Les téléspectateurs de la RTS qui ont suivi « Infra Rouge » hier soirn’ont plus guère de doute : la Lex USA est enterrée; le Parlement n’osera pas violer la Constitution fédérale pour plaire à une branche de l’économie; la souveraineté suisse ne mérite pas que la seule évocation de l’urgence puisse contraindre à modifier provisoirement une législation portant sur le secret bancaire.

Le Conseiller d’Etat Leuba, pourtant PLR, a ouvert les débats en s’opposant avec force à cette atteinte caractérisée à la souveraineté d’un pays menacé par les Etats-Unis : « Je suis .. abasourdi … j’ai de la peine à admettre qu’une autorité extranationale puisse dicter le timing … aux parlementaires suisses. On est dans une situation incroyable ». Xavier Oberson (« comment ne pouvons-nous pas faire comprendre cela aux Américains ? … il y a quelque chose que je ne comprends pas … le danger est beaucoup plus grave pour nos institutions… »), professeur de droit fiscal, qui a participé aux négociations ayant abouti à la convention de double imposition conclue entre les Etats-Unis et la Suisse, ne comprend pas pourquoi les Américains ne veulent pas respecter la procédure constitutionnelle helvétique alors qu’eux-mêmes sont si sensibles au respect de leur propre constitution très similaire à la nôtre. Le représentant des banquiers privés, Michel Dérobert, a défendu d’une demie lèvre (à peine !) un projet que l’on devine fort contesté par certaines banques qui n’ont pas eu les pratiques détestables de certains : « la face secrète de l’accord est désagréable pour tout le monde ». Le conseiller national UDC Yves Nydegger (« les Etats-Unis jouent de la canonnière »; « on demande au Parlement de se faire hara-kiri ») a mis en évidence les multiples contradictions internes au projet soumis aux parlementaires. Seul, mais de manière finalement très opaque, le vice-président du PDC Suisse, Dominique de Buman (« il pourrait y avoir des incidences systémiques »), a tenté de venir au secours de Evelyne Widmer-Schlumpf : on n’ose pas penser pour la santé intellectuelle et politique de notre pays que son discours puisse l’emporter.

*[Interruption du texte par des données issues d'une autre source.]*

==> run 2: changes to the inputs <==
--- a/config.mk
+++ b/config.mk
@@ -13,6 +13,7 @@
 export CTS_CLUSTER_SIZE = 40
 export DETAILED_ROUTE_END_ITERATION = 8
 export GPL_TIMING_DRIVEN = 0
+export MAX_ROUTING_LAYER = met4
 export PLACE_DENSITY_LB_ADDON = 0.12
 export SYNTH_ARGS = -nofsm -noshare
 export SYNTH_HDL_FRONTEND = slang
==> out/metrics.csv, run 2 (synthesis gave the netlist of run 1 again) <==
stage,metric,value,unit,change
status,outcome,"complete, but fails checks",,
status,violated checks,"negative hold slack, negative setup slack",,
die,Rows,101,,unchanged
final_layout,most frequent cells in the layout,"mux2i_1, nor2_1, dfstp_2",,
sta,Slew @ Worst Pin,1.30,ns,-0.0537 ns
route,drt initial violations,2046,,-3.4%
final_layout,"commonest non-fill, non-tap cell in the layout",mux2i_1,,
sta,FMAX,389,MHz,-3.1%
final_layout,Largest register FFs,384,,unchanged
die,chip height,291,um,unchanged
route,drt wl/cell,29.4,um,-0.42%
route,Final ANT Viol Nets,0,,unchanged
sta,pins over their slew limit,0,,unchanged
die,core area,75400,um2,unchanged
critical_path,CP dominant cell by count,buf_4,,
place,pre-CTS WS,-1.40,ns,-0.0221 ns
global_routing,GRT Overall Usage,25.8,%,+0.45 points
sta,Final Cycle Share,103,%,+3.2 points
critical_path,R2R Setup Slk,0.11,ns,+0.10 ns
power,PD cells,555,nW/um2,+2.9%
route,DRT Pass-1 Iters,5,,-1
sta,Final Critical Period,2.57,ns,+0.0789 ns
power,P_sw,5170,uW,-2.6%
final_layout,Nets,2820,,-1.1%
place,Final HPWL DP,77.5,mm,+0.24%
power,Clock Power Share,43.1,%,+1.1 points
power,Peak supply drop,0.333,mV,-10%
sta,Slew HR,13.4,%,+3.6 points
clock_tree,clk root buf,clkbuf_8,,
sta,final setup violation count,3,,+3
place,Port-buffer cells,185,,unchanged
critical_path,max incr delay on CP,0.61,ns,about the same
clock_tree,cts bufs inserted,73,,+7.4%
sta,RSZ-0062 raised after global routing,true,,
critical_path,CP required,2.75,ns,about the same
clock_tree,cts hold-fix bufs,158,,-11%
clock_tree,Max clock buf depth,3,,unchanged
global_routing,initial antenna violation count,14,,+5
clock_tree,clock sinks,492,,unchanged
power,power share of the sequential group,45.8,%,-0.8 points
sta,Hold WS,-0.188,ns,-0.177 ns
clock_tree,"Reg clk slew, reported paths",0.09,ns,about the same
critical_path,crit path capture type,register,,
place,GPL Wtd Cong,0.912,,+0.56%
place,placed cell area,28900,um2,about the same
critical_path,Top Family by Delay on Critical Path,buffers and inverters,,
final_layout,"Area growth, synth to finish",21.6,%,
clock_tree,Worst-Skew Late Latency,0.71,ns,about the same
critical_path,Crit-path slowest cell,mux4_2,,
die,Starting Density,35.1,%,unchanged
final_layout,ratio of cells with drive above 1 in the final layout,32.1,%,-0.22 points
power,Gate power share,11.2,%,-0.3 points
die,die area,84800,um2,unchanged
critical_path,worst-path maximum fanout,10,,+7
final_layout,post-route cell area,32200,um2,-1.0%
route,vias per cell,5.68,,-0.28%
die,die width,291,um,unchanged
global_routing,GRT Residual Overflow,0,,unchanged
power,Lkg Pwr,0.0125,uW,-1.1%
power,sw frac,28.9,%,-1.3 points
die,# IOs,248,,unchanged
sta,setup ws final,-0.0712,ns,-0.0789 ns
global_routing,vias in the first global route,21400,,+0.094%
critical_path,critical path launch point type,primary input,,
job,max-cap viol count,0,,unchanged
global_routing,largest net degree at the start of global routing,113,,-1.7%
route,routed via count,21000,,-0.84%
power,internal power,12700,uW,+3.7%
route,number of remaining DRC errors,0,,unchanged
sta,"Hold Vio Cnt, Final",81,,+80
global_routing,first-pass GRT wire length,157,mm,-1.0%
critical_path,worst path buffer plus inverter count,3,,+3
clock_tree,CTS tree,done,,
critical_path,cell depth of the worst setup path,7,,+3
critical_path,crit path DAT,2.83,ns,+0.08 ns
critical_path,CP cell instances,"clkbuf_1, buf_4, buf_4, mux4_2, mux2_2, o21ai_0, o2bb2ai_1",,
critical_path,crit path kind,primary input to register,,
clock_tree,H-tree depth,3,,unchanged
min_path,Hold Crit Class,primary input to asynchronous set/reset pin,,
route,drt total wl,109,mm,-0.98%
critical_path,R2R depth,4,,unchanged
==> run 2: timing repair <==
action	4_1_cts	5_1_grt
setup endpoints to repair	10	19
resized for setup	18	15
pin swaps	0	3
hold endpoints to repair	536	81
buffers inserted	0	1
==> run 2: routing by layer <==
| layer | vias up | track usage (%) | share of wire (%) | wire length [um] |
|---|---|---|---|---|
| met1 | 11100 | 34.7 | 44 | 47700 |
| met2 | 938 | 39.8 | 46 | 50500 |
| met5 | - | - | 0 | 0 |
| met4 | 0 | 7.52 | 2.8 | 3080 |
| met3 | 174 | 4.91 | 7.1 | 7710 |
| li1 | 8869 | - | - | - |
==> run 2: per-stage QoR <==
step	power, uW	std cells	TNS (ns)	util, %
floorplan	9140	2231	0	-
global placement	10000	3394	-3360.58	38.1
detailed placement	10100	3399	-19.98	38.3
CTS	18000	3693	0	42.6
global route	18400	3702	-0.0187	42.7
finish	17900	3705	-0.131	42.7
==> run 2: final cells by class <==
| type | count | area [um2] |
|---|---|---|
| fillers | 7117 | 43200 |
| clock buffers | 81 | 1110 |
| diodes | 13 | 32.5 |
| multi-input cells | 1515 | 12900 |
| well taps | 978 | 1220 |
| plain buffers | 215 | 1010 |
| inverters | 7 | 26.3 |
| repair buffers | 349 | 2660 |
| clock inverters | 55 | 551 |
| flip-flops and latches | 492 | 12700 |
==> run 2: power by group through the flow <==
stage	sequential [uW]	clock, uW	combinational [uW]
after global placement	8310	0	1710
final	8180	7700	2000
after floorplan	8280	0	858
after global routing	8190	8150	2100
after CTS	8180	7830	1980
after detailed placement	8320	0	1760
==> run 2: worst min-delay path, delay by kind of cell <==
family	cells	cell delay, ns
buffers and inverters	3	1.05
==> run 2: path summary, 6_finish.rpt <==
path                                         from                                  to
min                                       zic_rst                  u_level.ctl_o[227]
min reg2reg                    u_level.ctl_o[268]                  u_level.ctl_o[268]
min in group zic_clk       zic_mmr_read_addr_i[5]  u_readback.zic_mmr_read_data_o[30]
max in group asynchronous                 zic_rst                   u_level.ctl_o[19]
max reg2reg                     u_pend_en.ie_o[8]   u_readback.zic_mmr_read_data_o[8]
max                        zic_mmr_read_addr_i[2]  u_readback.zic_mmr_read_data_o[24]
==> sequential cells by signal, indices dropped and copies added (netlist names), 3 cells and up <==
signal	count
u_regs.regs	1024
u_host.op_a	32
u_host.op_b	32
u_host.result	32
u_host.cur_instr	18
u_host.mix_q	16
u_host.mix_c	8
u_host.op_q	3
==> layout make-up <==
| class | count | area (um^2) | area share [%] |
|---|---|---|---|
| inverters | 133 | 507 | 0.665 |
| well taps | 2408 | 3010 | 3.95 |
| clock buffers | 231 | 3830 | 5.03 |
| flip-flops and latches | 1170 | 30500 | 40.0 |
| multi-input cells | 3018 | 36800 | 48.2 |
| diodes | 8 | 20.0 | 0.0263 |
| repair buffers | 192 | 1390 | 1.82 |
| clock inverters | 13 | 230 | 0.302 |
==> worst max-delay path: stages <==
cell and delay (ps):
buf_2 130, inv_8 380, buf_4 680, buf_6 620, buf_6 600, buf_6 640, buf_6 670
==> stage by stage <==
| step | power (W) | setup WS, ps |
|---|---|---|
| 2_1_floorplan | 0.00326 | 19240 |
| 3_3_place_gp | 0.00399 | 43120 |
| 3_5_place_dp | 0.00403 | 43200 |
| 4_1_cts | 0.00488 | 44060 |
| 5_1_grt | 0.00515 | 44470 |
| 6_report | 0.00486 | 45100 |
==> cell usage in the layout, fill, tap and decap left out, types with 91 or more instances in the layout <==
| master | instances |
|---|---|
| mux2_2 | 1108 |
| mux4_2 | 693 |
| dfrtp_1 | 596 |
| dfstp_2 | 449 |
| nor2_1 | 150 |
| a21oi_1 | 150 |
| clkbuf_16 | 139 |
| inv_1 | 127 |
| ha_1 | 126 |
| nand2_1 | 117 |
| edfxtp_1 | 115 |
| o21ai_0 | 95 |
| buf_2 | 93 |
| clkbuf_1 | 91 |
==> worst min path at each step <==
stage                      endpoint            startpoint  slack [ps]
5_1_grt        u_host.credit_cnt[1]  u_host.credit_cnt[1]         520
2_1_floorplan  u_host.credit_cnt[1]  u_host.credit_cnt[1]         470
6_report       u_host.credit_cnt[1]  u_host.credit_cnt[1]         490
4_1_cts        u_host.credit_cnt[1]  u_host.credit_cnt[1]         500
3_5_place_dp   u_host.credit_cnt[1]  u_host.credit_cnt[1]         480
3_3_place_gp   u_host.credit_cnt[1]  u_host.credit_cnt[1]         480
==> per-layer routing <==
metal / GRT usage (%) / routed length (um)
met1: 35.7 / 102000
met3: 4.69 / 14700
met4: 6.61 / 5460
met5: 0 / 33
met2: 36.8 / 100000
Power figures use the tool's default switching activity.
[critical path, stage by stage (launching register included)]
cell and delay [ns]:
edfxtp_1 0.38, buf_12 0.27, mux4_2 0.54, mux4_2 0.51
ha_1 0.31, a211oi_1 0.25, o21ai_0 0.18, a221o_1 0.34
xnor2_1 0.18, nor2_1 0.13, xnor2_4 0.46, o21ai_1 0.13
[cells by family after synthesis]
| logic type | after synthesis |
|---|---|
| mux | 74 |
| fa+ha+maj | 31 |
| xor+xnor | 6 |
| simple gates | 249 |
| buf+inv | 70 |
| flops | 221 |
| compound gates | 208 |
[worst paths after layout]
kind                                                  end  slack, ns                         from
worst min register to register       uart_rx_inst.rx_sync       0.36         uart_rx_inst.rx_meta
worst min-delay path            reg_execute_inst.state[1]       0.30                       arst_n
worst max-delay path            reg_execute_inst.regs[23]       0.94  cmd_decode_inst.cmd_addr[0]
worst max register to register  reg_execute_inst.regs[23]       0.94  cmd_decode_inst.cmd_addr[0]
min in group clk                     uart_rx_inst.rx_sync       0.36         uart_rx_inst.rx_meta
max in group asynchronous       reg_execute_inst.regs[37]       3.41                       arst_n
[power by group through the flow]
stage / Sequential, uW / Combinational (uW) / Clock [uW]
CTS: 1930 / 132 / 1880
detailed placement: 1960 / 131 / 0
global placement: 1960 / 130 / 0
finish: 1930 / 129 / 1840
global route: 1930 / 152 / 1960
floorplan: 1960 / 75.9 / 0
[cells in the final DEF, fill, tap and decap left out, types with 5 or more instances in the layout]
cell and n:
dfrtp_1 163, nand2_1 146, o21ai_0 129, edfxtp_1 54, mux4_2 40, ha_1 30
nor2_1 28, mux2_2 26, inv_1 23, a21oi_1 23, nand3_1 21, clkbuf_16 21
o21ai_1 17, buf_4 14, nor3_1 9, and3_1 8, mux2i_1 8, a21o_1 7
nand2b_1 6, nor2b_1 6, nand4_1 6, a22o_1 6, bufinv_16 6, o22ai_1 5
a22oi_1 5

On voudrait donc permettre, pendant une période limitée à un an, aux banques de violer le droit suisse, le secret bancaire qu’elles ont si vigoureusement défendu depuis des dizaines d’années, et fournir des informations sensibles aux Américains sans devoir encourir le moindre risque en Suisse. Le comique de la chose est que les USA soutiennent ce démantèlement programmé du secret bancaire alors qu’eux-mêmes ne veulent rien communiquer à ce sujet, par souci du secret, aux parlementaires fédéraux. Comme l’a bien expliqué ce matin à la radio Xavier Oberson et Luc Recordon (« c’est une situation absurde »), voter une loi alors même que personne n’en connaît les effets, ni les conséquences, n’est tout simplement pas admissible. Accepter ce projet de loi serait admettre que les parlementaires travaillent dans l’aveuglement le plus complet.

Infra Rouge a révélé à la Suisse romande ce mardi à quel point certains élus, représentant les citoyens, admettaient de prendre des décisions dans l’opacité la plus absolue des informations mises à leur disposition. Des parlementaires disent, sur la base de simples menaces venant de l’Amérique, être prêts à violer la constitution, à changer la loi pour une période limitée, à livrer des hommes à des tribunaux étrangers et à sauver ainsi, pensent-ils, un secteur économique essentiel à notre pays.

Quel écrivain aurait oser imaginer un tel scénario il y a à peine « un lustre » ?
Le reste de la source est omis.